Give back all the data exactly as it was written.

[[ DATA FOR ANALYSIS open ]]

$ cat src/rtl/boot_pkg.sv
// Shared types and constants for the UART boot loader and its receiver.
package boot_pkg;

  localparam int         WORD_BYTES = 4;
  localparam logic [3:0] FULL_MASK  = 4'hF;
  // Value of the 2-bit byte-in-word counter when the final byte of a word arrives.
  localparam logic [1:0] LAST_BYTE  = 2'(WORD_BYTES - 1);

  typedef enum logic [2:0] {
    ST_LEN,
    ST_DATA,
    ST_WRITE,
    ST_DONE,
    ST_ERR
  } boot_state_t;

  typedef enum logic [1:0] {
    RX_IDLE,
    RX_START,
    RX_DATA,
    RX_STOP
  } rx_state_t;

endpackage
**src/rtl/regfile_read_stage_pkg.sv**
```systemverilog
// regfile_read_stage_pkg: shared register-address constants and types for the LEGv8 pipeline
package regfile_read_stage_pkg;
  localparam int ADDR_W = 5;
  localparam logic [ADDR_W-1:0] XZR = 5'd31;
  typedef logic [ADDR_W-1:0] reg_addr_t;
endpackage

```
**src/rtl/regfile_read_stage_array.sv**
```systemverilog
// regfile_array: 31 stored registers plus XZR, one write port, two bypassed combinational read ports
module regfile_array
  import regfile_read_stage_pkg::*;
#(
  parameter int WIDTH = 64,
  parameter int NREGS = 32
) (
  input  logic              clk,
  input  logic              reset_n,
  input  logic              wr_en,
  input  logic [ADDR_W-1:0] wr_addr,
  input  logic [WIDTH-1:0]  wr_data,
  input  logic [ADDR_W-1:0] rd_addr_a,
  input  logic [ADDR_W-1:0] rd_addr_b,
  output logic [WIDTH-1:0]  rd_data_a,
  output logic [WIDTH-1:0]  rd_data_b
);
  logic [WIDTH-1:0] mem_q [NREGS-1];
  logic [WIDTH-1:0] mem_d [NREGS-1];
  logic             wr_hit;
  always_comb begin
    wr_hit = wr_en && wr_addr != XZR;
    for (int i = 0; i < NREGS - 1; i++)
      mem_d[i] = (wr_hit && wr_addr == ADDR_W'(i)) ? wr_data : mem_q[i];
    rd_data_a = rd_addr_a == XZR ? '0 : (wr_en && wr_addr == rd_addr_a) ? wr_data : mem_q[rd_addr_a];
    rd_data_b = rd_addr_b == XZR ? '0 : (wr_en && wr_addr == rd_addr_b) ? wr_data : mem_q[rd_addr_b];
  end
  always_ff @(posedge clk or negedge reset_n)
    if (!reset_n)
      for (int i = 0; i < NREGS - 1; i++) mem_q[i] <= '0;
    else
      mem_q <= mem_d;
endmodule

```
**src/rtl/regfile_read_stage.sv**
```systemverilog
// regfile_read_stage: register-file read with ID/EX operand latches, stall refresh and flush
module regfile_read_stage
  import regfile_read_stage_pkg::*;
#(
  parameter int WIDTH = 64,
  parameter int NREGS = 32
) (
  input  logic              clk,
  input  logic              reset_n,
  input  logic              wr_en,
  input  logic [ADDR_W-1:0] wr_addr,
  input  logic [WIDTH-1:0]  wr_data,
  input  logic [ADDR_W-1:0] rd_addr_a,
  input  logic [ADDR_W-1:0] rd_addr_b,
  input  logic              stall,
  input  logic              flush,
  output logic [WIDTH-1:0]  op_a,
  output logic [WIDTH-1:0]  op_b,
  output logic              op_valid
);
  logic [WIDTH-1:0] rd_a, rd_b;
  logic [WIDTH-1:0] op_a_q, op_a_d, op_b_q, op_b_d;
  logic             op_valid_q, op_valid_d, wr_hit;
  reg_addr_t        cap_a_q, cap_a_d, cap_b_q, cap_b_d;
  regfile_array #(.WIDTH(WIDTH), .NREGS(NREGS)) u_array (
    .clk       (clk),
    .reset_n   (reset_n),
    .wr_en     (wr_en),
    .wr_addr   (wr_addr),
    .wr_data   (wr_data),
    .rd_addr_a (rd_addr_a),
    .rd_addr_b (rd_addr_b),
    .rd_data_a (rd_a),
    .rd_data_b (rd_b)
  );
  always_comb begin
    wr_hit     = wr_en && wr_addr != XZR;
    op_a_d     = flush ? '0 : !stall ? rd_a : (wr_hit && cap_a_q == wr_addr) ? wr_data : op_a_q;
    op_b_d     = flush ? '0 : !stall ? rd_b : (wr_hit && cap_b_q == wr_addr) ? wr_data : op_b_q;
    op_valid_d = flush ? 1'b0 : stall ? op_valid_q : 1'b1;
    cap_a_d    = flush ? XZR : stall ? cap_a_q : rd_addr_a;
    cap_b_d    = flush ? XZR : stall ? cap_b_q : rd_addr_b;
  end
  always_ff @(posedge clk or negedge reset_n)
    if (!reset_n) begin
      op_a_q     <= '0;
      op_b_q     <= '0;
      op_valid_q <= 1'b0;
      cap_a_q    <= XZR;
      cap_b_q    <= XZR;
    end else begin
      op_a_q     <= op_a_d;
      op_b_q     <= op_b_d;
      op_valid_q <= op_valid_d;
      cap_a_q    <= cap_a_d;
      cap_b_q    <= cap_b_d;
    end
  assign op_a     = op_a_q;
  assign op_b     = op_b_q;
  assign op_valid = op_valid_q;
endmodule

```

[[ DATA FOR ANALYSIS closed ]]

TASK OUTPUT ▸
$ cat src/rtl/boot_pkg.sv
// Shared types and constants for the UART boot loader and its receiver.
package boot_pkg;

  localparam int         WORD_BYTES = 4;
  localparam logic [3:0] FULL_MASK  = 4'hF;
  // Value of the 2-bit byte-in-word counter when the final byte of a word arrives.
  localparam logic [1:0] LAST_BYTE  = 2'(WORD_BYTES - 1);

  typedef enum logic [2:0] {
    ST_LEN,
    ST_DATA,
    ST_WRITE,
    ST_DONE,
    ST_ERR
  } boot_state_t;

  typedef enum logic [1:0] {
    RX_IDLE,
    RX_START,
    RX_DATA,
    RX_STOP
  } rx_state_t;

endpackage
**src/rtl/regfile_read_stage_pkg.sv**
```systemverilog
// regfile_read_stage_pkg: shared register-address constants and types for the LEGv8 pipeline
package regfile_read_stage_pkg;
  localparam int ADDR_W = 5;
  localparam logic [ADDR_W-1:0] XZR = 5'd31;
  typedef logic [ADDR_W-1:0] reg_addr_t;
endpackage

```
**src/rtl/regfile_read_stage_array.sv**
```systemverilog
// regfile_array: 31 stored registers plus XZR, one write port, two bypassed combinational read ports
module regfile_array
  import regfile_read_stage_pkg::*;
#(
  parameter int WIDTH = 64,
  parameter int NREGS = 32
) (
  input  logic              clk,
  input  logic              reset_n,
  input  logic              wr_en,
  input  logic [ADDR_W-1:0] wr_addr,
  input  logic [WIDTH-1:0]  wr_data,
  input  logic [ADDR_W-1:0] rd_addr_a,
  input  logic [ADDR_W-1:0] rd_addr_b,
  output logic [WIDTH-1:0]  rd_data_a,
  output logic [WIDTH-1:0]  rd_data_b
);
  logic [WIDTH-1:0] mem_q [NREGS-1];
  logic [WIDTH-1:0] mem_d [NREGS-1];
  logic             wr_hit;
  always_comb begin
    wr_hit = wr_en && wr_addr != XZR;
    for (int i = 0; i < NREGS - 1; i++)
      mem_d[i] = (wr_hit && wr_addr == ADDR_W'(i)) ? wr_data : mem_q[i];
    rd_data_a = rd_addr_a == XZR ? '0 : (wr_en && wr_addr == rd_addr_a) ? wr_data : mem_q[rd_addr_a];
    rd_data_b = rd_addr_b == XZR ? '0 : (wr_en && wr_addr == rd_addr_b) ? wr_data : mem_q[rd_addr_b];
  end
  always_ff @(posedge clk or negedge reset_n)
    if (!reset_n)
      for (int i = 0; i < NREGS - 1; i++) mem_q[i] <= '0;
    else
      mem_q <= mem_d;
endmodule

```
**src/rtl/regfile_read_stage.sv**
```systemverilog
// regfile_read_stage: register-file read with ID/EX operand latches, stall refresh and flush
module regfile_read_stage
  import regfile_read_stage_pkg::*;
#(
  parameter int WIDTH = 64,
  parameter int NREGS = 32
) (
  input  logic              clk,
  input  logic              reset_n,
  input  logic              wr_en,
  input  logic [ADDR_W-1:0] wr_addr,
  input  logic [WIDTH-1:0]  wr_data,
  input  logic [ADDR_W-1:0] rd_addr_a,
  input  logic [ADDR_W-1:0] rd_addr_b,
  input  logic              stall,
  input  logic              flush,
  output logic [WIDTH-1:0]  op_a,
  output logic [WIDTH-1:0]  op_b,
  output logic              op_valid
);
  logic [WIDTH-1:0] rd_a, rd_b;
  logic [WIDTH-1:0] op_a_q, op_a_d, op_b_q, op_b_d;
  logic             op_valid_q, op_valid_d, wr_hit;
  reg_addr_t        cap_a_q, cap_a_d, cap_b_q, cap_b_d;
  regfile_array #(.WIDTH(WIDTH), .NREGS(NREGS)) u_array (
    .clk       (clk),
    .reset_n   (reset_n),
    .wr_en     (wr_en),
    .wr_addr   (wr_addr),
    .wr_data   (wr_data),
    .rd_addr_a (rd_addr_a),
    .rd_addr_b (rd_addr_b),
    .rd_data_a (rd_a),
    .rd_data_b (rd_b)
  );
  always_comb begin
    wr_hit     = wr_en && wr_addr != XZR;
    op_a_d     = flush ? '0 : !stall ? rd_a : (wr_hit && cap_a_q == wr_addr) ? wr_data : op_a_q;
    op_b_d     = flush ? '0 : !stall ? rd_b : (wr_hit && cap_b_q == wr_addr) ? wr_data : op_b_q;
    op_valid_d = flush ? 1'b0 : stall ? op_valid_q : 1'b1;
    cap_a_d    = flush ? XZR : stall ? cap_a_q : rd_addr_a;
    cap_b_d    = flush ? XZR : stall ? cap_b_q : rd_addr_b;
  end
  always_ff @(posedge clk or negedge reset_n)
    if (!reset_n) begin
      op_a_q     <= '0;
      op_b_q     <= '0;
      op_valid_q <= 1'b0;
      cap_a_q    <= XZR;
      cap_b_q    <= XZR;
    end else begin
      op_a_q     <= op_a_d;
      op_b_q     <= op_b_d;
      op_valid_q <= op_valid_d;
      cap_a_q    <= cap_a_d;
      cap_b_q    <= cap_b_d;
    end
  assign op_a     = op_a_q;
  assign op_b     = op_b_q;
  assign op_valid = op_valid_q;
endmodule

```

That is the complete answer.